### WHAT THE TASK REQUIRES
Start at the line below containing "alu_ovf = 1'b0;" and stop at the line containing "OP_ADDU: alu_res = a + b;". Repeat every line of that stretch exactly, and nothing outside it.

### INFORMATION
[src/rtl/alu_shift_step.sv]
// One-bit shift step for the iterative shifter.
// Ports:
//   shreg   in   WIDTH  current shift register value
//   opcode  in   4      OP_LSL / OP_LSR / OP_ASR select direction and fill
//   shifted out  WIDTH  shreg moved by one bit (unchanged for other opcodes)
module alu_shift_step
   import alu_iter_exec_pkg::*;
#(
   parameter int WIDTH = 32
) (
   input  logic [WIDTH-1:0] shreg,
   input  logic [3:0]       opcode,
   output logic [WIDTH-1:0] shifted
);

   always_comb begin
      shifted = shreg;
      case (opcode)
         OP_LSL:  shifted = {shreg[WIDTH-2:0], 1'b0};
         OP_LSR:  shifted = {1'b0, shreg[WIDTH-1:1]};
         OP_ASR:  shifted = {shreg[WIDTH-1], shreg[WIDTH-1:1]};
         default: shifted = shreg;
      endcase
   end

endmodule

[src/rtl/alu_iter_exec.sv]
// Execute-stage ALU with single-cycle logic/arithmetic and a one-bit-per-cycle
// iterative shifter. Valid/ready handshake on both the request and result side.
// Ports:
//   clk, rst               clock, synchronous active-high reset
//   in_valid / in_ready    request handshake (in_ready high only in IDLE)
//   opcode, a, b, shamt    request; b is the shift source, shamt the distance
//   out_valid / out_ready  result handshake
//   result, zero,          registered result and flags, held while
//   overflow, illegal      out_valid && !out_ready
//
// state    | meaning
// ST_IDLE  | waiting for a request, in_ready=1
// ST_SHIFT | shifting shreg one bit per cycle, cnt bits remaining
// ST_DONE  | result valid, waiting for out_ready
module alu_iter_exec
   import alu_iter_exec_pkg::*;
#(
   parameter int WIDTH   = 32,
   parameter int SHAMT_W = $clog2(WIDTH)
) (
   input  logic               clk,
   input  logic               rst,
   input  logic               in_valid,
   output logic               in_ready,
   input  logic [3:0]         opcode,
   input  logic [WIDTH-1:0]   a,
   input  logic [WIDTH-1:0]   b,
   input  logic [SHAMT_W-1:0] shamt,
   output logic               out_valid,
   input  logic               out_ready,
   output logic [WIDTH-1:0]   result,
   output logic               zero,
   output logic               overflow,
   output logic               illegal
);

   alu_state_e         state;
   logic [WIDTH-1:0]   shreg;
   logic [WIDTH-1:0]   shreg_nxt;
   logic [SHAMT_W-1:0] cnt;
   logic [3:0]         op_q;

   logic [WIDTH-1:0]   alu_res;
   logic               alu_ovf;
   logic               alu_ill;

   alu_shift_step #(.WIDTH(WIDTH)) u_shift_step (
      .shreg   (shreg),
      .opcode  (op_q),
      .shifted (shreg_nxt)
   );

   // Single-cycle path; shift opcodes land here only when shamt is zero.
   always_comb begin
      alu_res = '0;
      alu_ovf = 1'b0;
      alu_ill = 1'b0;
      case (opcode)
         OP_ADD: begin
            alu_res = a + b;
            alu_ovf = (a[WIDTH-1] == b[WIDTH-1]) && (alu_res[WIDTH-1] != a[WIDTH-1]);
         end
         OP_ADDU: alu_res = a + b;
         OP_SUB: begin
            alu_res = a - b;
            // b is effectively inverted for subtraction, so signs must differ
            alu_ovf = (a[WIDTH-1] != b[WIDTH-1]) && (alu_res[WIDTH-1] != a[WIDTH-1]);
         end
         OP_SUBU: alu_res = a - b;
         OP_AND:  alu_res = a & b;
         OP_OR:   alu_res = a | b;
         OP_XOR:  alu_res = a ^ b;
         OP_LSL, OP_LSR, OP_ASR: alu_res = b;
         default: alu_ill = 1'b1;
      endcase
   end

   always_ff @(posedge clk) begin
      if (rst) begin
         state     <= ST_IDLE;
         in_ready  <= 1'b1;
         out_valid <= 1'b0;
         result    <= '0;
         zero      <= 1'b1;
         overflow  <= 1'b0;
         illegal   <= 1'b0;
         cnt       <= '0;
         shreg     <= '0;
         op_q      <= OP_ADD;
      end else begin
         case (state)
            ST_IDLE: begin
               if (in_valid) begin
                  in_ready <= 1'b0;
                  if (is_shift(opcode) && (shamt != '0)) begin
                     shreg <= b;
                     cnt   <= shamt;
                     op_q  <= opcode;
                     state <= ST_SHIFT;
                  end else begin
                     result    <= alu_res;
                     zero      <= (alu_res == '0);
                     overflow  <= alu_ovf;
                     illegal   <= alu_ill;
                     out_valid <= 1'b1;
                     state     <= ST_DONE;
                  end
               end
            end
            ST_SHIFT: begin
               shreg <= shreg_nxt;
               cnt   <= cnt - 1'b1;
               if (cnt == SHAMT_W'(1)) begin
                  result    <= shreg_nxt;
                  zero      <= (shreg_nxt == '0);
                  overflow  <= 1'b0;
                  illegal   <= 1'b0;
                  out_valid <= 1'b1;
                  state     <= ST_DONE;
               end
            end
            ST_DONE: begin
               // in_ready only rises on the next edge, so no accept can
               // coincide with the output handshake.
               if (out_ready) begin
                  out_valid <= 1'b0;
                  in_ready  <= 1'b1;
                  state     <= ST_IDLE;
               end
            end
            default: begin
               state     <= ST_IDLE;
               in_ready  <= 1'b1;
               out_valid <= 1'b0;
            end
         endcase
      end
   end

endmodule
...
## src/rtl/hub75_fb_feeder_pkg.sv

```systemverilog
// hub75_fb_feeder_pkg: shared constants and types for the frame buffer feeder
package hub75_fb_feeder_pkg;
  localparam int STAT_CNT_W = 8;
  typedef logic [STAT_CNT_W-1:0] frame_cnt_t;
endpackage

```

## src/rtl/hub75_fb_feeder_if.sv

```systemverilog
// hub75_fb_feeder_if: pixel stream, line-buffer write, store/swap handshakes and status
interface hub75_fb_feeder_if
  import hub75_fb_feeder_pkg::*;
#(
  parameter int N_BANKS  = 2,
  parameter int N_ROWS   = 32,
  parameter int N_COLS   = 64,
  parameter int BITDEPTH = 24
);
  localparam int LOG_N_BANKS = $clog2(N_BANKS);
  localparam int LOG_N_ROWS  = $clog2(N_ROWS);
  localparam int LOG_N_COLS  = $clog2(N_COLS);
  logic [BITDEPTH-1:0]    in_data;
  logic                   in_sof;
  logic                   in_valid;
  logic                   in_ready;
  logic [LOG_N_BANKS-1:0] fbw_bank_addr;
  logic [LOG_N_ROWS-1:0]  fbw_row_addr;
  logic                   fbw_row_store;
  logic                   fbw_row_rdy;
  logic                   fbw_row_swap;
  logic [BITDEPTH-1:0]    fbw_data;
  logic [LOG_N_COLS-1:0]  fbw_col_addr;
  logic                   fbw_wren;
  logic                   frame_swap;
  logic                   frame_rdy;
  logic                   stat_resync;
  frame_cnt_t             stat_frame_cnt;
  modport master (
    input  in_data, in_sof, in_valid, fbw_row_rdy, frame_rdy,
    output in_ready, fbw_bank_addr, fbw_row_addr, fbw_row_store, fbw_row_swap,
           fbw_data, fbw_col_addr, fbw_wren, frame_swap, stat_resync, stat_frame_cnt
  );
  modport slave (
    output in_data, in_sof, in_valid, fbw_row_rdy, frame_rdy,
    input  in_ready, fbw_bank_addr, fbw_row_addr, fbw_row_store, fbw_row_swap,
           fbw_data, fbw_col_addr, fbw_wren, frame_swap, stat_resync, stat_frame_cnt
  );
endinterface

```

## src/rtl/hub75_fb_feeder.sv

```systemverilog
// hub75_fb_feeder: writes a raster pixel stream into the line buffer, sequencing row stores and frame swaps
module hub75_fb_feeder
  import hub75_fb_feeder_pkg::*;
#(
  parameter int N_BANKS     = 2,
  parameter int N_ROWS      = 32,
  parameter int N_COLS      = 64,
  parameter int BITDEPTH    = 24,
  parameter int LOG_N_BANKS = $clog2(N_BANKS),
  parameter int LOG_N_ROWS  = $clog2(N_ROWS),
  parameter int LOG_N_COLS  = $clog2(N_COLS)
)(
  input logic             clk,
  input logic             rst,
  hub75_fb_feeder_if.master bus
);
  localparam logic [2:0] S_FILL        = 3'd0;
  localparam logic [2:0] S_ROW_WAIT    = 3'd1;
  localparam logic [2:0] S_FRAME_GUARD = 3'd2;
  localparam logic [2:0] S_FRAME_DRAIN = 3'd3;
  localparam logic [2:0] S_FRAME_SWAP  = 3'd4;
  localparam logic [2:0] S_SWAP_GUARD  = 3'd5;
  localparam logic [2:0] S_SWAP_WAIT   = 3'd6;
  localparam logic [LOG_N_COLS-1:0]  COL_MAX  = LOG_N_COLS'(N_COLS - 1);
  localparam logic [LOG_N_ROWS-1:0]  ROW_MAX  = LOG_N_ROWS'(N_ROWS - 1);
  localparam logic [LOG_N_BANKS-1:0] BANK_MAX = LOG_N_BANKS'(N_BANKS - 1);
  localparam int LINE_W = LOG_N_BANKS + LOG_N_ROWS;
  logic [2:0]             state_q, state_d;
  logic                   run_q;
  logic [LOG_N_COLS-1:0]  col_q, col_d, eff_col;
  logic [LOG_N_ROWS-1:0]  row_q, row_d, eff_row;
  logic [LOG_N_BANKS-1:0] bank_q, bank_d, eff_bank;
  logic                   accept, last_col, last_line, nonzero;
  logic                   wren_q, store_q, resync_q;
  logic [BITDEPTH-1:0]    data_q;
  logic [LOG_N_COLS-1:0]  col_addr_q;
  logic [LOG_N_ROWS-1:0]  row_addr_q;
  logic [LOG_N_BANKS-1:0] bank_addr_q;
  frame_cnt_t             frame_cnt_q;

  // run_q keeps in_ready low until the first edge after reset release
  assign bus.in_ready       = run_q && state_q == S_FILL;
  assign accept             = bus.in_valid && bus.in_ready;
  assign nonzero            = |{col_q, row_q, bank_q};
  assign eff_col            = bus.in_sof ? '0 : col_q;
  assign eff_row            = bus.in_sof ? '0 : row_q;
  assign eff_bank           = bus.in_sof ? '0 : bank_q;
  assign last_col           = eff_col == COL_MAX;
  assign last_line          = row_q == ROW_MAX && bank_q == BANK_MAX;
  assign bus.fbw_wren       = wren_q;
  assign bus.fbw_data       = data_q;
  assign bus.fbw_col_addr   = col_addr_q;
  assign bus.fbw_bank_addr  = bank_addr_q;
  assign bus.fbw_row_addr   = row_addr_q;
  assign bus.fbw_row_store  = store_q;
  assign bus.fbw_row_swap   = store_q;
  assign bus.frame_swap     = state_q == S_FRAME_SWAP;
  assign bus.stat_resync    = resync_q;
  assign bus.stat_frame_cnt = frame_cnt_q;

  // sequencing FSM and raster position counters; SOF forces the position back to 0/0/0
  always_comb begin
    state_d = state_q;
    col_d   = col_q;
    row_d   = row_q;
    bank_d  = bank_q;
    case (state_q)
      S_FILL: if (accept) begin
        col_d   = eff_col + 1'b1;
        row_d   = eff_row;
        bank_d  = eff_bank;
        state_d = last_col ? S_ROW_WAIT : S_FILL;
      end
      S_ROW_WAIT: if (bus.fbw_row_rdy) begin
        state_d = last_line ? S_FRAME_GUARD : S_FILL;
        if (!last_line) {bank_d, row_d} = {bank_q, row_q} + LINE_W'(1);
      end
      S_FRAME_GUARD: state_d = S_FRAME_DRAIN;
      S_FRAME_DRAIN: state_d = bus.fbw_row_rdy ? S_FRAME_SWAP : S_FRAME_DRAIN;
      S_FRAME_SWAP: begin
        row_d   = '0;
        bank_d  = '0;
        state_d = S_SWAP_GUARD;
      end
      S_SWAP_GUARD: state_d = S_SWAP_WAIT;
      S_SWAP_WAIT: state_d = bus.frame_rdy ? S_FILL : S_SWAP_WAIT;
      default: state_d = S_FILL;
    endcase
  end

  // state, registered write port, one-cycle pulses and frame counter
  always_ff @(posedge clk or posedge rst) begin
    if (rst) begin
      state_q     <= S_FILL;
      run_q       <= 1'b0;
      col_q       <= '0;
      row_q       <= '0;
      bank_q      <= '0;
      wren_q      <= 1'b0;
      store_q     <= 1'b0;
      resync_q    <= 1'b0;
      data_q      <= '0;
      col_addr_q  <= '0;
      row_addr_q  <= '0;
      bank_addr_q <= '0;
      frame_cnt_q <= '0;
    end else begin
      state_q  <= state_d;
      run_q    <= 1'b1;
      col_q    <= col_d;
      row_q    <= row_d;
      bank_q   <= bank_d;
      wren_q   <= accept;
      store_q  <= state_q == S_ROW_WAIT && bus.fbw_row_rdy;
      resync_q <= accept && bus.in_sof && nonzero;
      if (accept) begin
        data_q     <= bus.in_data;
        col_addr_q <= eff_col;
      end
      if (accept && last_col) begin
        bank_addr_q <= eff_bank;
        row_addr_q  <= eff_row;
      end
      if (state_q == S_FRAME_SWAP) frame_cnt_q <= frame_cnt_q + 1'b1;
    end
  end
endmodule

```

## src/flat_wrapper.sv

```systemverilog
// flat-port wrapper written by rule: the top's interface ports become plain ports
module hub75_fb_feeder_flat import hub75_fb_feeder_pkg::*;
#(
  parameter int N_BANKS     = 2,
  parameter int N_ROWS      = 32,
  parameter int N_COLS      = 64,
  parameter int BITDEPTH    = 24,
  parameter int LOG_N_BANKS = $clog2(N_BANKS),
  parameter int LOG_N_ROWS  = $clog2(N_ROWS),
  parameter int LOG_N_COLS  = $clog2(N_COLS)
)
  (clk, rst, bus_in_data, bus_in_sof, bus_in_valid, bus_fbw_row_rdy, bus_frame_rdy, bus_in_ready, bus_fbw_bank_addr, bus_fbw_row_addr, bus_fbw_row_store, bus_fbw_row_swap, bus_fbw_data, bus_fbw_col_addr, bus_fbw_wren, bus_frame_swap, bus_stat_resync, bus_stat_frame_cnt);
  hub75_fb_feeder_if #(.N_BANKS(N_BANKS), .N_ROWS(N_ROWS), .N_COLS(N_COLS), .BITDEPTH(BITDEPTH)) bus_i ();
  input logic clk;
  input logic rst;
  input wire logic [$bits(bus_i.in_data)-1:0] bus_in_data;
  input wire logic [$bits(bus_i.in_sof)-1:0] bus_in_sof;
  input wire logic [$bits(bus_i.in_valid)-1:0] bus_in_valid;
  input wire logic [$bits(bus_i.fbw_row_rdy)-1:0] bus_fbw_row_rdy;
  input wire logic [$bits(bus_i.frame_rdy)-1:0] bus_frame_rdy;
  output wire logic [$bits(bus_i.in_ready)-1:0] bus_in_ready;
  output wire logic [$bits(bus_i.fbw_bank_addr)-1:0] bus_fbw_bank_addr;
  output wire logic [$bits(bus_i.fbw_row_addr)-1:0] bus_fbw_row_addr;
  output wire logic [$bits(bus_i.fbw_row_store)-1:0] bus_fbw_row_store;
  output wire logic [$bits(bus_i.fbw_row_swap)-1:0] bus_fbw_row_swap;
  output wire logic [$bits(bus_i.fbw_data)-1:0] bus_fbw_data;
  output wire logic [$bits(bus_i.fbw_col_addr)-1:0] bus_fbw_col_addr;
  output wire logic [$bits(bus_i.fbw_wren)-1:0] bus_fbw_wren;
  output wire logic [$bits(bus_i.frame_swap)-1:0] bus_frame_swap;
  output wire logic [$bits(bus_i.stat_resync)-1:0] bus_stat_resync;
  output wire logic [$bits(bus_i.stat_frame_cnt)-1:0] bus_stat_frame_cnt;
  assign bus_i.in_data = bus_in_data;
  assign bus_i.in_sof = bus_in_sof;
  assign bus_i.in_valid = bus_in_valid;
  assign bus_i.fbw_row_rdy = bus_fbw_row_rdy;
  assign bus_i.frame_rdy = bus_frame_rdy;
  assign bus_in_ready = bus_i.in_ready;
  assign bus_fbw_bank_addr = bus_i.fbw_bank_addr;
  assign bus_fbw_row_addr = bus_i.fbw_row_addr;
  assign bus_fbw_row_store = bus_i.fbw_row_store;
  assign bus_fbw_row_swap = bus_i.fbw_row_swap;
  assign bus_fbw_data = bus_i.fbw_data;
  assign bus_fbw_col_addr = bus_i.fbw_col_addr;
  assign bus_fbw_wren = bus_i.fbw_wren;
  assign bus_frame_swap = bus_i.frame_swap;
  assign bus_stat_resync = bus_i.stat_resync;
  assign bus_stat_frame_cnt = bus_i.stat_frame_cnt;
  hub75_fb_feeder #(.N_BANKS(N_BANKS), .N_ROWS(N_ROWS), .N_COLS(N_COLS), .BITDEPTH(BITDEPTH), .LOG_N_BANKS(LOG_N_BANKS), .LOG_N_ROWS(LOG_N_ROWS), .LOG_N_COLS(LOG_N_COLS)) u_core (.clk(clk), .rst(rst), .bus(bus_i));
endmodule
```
---
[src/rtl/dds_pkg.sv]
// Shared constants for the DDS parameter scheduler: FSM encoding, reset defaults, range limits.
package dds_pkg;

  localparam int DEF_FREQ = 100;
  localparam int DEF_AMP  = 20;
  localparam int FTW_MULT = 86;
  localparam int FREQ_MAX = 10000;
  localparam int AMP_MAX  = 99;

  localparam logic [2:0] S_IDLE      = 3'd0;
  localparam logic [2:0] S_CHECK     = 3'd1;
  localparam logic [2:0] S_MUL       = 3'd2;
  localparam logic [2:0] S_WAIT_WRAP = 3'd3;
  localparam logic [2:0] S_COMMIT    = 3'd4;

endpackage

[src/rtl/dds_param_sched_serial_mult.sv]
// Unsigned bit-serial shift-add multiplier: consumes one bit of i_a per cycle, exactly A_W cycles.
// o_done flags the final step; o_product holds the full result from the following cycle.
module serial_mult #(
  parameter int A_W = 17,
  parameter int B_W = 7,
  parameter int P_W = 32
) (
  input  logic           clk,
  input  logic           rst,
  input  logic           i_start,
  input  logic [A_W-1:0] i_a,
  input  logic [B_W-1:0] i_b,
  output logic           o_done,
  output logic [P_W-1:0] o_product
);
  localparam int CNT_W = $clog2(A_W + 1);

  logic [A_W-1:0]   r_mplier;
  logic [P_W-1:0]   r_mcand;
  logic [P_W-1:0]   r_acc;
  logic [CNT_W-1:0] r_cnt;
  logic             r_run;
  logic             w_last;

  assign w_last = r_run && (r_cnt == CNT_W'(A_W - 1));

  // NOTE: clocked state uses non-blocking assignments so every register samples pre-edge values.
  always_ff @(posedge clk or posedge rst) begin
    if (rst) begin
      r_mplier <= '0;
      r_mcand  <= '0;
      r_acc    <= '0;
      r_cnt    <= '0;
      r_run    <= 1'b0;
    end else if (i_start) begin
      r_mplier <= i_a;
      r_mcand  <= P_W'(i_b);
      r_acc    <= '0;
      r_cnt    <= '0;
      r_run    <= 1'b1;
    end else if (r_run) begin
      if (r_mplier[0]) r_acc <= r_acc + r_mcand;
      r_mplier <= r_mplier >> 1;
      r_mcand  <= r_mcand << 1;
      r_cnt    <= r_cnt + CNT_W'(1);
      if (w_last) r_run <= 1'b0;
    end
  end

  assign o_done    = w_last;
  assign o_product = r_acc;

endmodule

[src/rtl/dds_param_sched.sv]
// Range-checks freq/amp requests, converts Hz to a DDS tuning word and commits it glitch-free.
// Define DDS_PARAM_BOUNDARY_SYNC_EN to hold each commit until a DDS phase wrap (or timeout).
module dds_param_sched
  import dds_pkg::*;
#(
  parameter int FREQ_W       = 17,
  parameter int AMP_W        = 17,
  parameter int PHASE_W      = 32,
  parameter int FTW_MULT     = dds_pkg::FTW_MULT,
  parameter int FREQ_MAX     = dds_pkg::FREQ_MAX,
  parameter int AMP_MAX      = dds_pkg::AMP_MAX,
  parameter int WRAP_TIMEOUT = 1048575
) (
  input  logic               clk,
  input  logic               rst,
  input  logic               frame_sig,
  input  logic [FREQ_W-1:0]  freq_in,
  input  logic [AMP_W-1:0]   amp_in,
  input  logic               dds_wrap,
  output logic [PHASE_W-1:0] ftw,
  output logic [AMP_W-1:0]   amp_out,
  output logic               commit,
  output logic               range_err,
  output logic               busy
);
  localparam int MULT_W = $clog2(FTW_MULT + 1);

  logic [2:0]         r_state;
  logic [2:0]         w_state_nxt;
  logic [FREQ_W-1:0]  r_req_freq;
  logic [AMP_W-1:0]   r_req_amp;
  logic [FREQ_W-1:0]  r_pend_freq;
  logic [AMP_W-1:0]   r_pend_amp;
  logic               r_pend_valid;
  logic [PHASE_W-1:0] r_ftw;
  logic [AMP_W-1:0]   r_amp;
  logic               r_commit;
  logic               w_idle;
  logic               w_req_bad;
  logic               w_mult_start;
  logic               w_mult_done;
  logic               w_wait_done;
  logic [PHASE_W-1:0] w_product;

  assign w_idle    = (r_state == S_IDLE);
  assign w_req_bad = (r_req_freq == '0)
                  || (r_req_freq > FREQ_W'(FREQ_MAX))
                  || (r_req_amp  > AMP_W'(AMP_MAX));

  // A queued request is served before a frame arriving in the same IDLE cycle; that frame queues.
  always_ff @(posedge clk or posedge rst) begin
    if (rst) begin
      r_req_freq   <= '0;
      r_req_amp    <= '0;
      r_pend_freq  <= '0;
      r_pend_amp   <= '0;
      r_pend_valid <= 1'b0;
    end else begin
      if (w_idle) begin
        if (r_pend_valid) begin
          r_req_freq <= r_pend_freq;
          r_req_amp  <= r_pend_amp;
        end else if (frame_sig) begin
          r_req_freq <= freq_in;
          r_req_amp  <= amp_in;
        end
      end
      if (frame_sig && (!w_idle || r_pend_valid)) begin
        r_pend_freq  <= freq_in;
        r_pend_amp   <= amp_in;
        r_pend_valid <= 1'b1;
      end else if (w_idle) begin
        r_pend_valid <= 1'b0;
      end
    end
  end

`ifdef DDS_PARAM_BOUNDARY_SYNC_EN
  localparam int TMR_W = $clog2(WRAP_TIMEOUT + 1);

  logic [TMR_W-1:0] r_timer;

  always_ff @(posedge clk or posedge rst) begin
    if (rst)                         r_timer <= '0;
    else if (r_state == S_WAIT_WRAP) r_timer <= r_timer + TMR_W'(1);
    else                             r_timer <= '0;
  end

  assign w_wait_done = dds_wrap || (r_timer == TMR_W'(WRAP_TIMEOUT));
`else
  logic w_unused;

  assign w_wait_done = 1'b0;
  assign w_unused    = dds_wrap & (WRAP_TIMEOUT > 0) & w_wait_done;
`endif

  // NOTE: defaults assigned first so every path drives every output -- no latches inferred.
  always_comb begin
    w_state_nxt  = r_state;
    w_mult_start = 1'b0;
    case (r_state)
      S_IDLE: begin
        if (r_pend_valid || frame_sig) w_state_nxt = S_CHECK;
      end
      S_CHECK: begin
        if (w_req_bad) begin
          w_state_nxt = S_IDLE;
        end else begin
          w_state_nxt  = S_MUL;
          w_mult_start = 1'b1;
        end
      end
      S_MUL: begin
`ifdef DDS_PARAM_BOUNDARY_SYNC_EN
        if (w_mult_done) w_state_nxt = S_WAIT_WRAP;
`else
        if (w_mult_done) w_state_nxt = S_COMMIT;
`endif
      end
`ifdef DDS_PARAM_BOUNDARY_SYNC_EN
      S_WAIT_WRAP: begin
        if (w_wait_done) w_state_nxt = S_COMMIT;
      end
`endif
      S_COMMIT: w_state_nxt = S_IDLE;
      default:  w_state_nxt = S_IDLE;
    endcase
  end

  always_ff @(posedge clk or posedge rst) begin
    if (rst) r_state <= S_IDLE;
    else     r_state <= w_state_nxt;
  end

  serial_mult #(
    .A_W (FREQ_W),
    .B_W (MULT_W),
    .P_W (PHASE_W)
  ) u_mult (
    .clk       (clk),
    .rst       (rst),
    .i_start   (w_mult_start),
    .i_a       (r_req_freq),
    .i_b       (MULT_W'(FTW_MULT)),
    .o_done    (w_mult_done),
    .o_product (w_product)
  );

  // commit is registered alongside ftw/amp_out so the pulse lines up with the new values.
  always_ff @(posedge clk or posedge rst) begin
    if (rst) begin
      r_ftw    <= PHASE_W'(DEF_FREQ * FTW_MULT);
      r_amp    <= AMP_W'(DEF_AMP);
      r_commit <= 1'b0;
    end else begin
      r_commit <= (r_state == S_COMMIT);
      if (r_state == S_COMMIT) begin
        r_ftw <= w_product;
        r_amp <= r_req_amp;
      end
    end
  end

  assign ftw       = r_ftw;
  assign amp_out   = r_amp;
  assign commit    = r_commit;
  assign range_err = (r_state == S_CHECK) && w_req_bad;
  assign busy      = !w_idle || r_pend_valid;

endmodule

### SOLUTION TO THE EXERCISE
      alu_ovf = 1'b0;
      alu_ill = 1'b0;
      case (opcode)
         OP_ADD: begin
            alu_res = a + b;
            alu_ovf = (a[WIDTH-1] == b[WIDTH-1]) && (alu_res[WIDTH-1] != a[WIDTH-1]);
         end
         OP_ADDU: alu_res = a + b;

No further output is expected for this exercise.